• _DATA RECORDS_
---*---
Background: an optimization exercise with open tools, aiming at small area, a short achievable clock period and few clock cycles. Do not read the settings as production practice.
In this exercise RTL edits were held to simulation tests only and were not proved equivalent to the original.
Power and IR drop assume default switching activity.

===== run.sh =====
#!/bin/bash
# synth_recipe.tcl (not shown) runs the flow's synth.tcl, then flattens the netlist and writes it again
# the make line also repeats each setting of config.mk as NAME=value (left out here)
make -C /OpenROAD-flow-scripts/flow DESIGN_CONFIG=/design/flow/config.mk WORK_HOME=/design/flow/orfs CLKGATE_MAP_FILE= SYNTH_SCRIPT=/design/flow/synth_recipe.tcl finish

===== config.mk =====
export PLATFORM = sky130hd
export DESIGN_NAME = deferred_one_shot_timer_array
export DESIGN_NICKNAME = deferred_one_shot_timer_array
export VERILOG_FILES = /design/flow/design.v
export SDC_FILE = /design/flow/constraint.sdc
export NUM_CORES = 4
export LEC_CHECK = 0
export CAP_MARGIN = 20
export CORE_MARGIN = 2
export CORE_UTILIZATION = 40
export PLACE_DENSITY = 0.6
export SLEW_MARGIN = 20

===== constraint.sdc =====
create_clock -name core_clock -period 12.0 [get_ports {i_clk}]
set_input_delay 2.4000 -clock core_clock [delete_from_list [all_inputs] [get_ports {i_clk}]]
set_output_delay 2.4000 -clock core_clock [all_outputs]
set_load 0.01 [all_outputs]

===== design.v =====
package dost_pkg;
    localparam int DEF_TIMER_SLOTS = 16;
    localparam int DEF_TIME_WIDTH  = 32;
    localparam logic [1:0] FUNC_TICK  = 2'd0;
    localparam logic [1:0] FUNC_START = 2'd1;
    localparam logic [1:0] FUNC_STOP  = 2'd2;
    localparam logic KIND_PLAIN  = 1'b0;
    localparam logic KIND_TICKED = 1'b1;
    typedef struct packed {
        logic [1:0]  func;
        logic        timer_kind;
        logic [3:0]  timer_id;
        logic [31:0] duration;
        logic [31:0] delta;
    } t_req;
    typedef struct packed {
        logic        event_kind;
        logic [3:0]  event_id;
        logic [31:0] event_delta;
        logic        last;
    } t_evt;
    typedef struct packed {
        logic expired;
        logic emit;
    } t_unit_res;
endpackage
module dost_unit #(
    parameter int TIME_WIDTH = dost_pkg::DEF_TIME_WIDTH
) (
    input  logic [TIME_WIDTH-1:0] i_base,
    input  logic [TIME_WIDTH-1:0] i_delta,
    input  logic [TIME_WIDTH-1:0] i_duration,
    input  logic                  i_kind,
    output logic [TIME_WIDTH-1:0] o_sum,
    output logic [1:0]            o_res
);
    logic [TIME_WIDTH:0] sum_ext;
    assign sum_ext = {1'b0, i_base} + {1'b0, i_delta};
    assign o_sum   = sum_ext[TIME_WIDTH] ? {TIME_WIDTH{1'b1}} : sum_ext[TIME_WIDTH-1:0];
    dost_pkg::t_unit_res res;
    always_comb begin
        res.expired = (o_sum >= i_duration);
        res.emit    = (i_kind == dost_pkg::KIND_PLAIN) ? res.expired : !res.expired;
    end
    assign o_res = res;
endmodule
module dost_slot_ram #(
    parameter int DEPTH = 32,
    parameter int WIDTH = 32,
    parameter int AW    = (DEPTH > 1) ? $clog2(DEPTH) : 1
) (
    input  logic             i_clk,
    input  logic             i_we,
    input  logic [AW-1:0]    i_waddr,
    input  logic [WIDTH-1:0] i_wdata,
    input  logic [AW-1:0]    i_raddr,
    output logic [WIDTH-1:0] o_rdata
);
    logic [WIDTH-1:0] r_mem [DEPTH];
    logic [WIDTH-1:0] r_rdata;
    always_ff @(posedge i_clk) begin
        if (i_we) begin
            r_mem[i_waddr] <= i_wdata;
        end
        r_rdata <= r_mem[i_raddr];
    end
    assign o_rdata = r_rdata;
endmodule
module deferred_one_shot_timer_array #(
    parameter int TIMER_SLOTS = dost_pkg::DEF_TIMER_SLOTS,
    parameter int TIME_WIDTH  = dost_pkg::DEF_TIME_WIDTH
) (
    input  logic            i_clk,
    input  logic            i_rst_n,
    input  logic            start,
    input  logic [70:0]     i_req,
    output logic            busy,
    output logic            o_strobe,
    output logic [37:0]     o_evt
);
    localparam int NS  = 16;
    localparam int NA  = 2 * NS;
    localparam int TW  = 33;
    dost_pkg::t_req req;
    assign req = i_req;
    logic            r_busy;
    logic            r_go;
    logic [1:0]      r_func;
    logic            r_kind;
    logic [3:0]      r_id;
    logic [TW-1:0]   r_dsum;
    logic [TW-1:0]   r_tnew;
    logic [31:0]     r_delta;
    logic [TW-1:0]   r_time;
    logic [NA-1:0]   r_active;
    logic [NA-1:0]   r_startp;
    logic [NA-1:0]   r_stop;
    logic [NA-1:0]   r_em;
    logic            r_strobe;
    logic [37:0]     r_evt;
    logic [TW-1:0]   r_dl [NA];
    logic take;
    assign take = start && !r_busy;
    always_ff @(posedge i_clk) begin
        if (!i_rst_n) begin
            r_go <= 1'b0;
        end else begin
            r_go <= take;
        end
        r_func <= req.func;
        r_kind <= req.timer_kind;
        r_id   <= req.timer_id;
        r_dsum <= r_time + {1'b0, req.duration};
        r_tnew <= r_time + {1'b0, req.delta};
        if (take) begin
            r_delta <= req.delta;
        end
    end
    logic          is_tick, is_start, is_stop;
    logic [4:0]    slot;
    logic [NA-1:0] sel;
    logic [NA-1:0] act_n;
    logic [NA-1:0] ge;
    logic [NA-1:0] expd;
    logic [NA-1:0] em;
    logic [NA-1:0] em_src;
    logic [NA-1:0] em_rest;
    logic [NA-1:0] stop_n;
    logic [NA-1:0] dwe;
    logic [4:0]    first;
    logic          any_ev;
    logic          multi_ev;
    assign is_tick  = r_go && (r_func == dost_pkg::FUNC_TICK);
    assign is_start = r_go && (r_func == dost_pkg::FUNC_START);
    assign is_stop  = r_go && (r_func == dost_pkg::FUNC_STOP);
    assign slot     = {r_kind, r_id};
    always_comb begin
        sel = '0;
        sel[slot] = 1'b1;
    end
    assign dwe   = {NA{is_start}} & sel & ~r_active & ~r_startp;
    assign act_n = (r_active & ~r_stop) | r_startp;
    function automatic logic f_ge(input logic [TW-1:0] a, input logic [TW-1:0] b);
        logic [31:0] g, p;
        logic [15:0] g1, p1;
        logic [7:0]  g2, p2;
        logic [3:0]  g3, p3;
        logic [1:0]  g4, p4;
        logic        c;
        g = a[31:0] & ~b[31:0];
        p = a[31:0] | ~b[31:0];
        for (int k = 0; k < 16; k++) begin
            g1[k] = g[2*k+1] | (p[2*k+1] & g[2*k]);
            p1[k] = p[2*k+1] & p[2*k];
        end
        for (int k = 0; k < 8; k++) begin
            g2[k] = g1[2*k+1] | (p1[2*k+1] & g1[2*k]);
            p2[k] = p1[2*k+1] & p1[2*k];
        end
        for (int k = 0; k < 4; k++) begin
            g3[k] = g2[2*k+1] | (p2[2*k+1] & g2[2*k]);
            p3[k] = p2[2*k+1] & p2[2*k];
        end
        for (int k = 0; k < 2; k++) begin
            g4[k] = g3[2*k+1] | (p3[2*k+1] & g3[2*k]);
            p4[k] = p3[2*k+1] & p3[2*k];
        end
        c = g4[1] | (p4[1] & (g4[0] | p4[0]));
        f_ge = !(a[TW-1] ^ b[TW-1] ^ !c);
    endfunction
    always_comb begin
        for (int i = 0; i < NA; i++) begin
            ge[i] = f_ge(r_tnew, r_dl[i]);
        end
    end
    assign expd = act_n & ge;
    assign em   = {act_n[NA-1:NS] & ~ge[NA-1:NS], expd[NS-1:0]};
    always_comb begin
        for (int j = 0; j < NS; j++) begin
            stop_n[j]      = act_n[j]      & (expd[j] | expd[NS+j]);
            stop_n[NS + j] = act_n[NS + j] & (expd[j] | expd[NS+j]);
        end
    end
    assign em_src  = is_tick ? em : r_em;
    assign em_rest = em_src & (em_src - NA'(1));
    assign any_ev  = |em_src;
    assign multi_ev = |em_rest;
    always_comb begin
        first = '0;
        for (int i = NA - 1; i >= 0; i--) begin
            if (em_src[i]) first = 5'(i);
        end
    end
    always_ff @(posedge i_clk) begin
        if (!i_rst_n) begin
            r_busy   <= 1'b0;
            r_time   <= '0;
            r_active <= '0;
            r_startp <= '0;
            r_stop   <= '0;
            r_em     <= '0;
            r_strobe <= 1'b0;
        end else begin
            r_busy   <= (take && (req.func == dost_pkg::FUNC_TICK)) || multi_ev;
            r_em     <= em_rest;
            r_strobe <= any_ev;
            if (is_tick) begin
                r_time   <= r_tnew;
                r_active <= act_n;
                r_startp <= '0;
                r_stop   <= stop_n;
            end else begin
                r_startp <= r_startp | dwe;
                if (is_stop) begin
                    r_stop[r_id]      <= r_active[r_id];
                    r_stop[NS + r_id] <= r_active[NS + r_id];
                end
            end
        end
    end
    always_ff @(posedge i_clk) begin
        for (int i = 0; i < NA; i++) begin
            if (dwe[i]) r_dl[i] <= r_dsum;
        end
        r_evt <= {first[4], first[3:0], first[4] ? r_delta : 32'd0, !multi_ev};
    end
    assign busy     = r_busy;
    assign o_strobe = r_strobe;
    assign o_evt    = r_evt;
endmodule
---*---
• _WHAT TO WORK ON_
Word for word, please print every line from the beginning of the records to the line bearing "export PLATFORM = sky130hd", counting both ends and stopping there.

• _ANSWER TO THIS TASK_
Background: an optimization exercise with open tools, aiming at small area, a short achievable clock period and few clock cycles. Do not read the settings as production practice.
In this exercise RTL edits were held to simulation tests only and were not proved equivalent to the original.
Power and IR drop assume default switching activity.

===== run.sh =====
#!/bin/bash
# synth_recipe.tcl (not shown) runs the flow's synth.tcl, then flattens the netlist and writes it again
# the make line also repeats each setting of config.mk as NAME=value (left out here)
make -C /OpenROAD-flow-scripts/flow DESIGN_CONFIG=/design/flow/config.mk WORK_HOME=/design/flow/orfs CLKGATE_MAP_FILE= SYNTH_SCRIPT=/design/flow/synth_recipe.tcl finish

===== config.mk =====
export PLATFORM = sky130hd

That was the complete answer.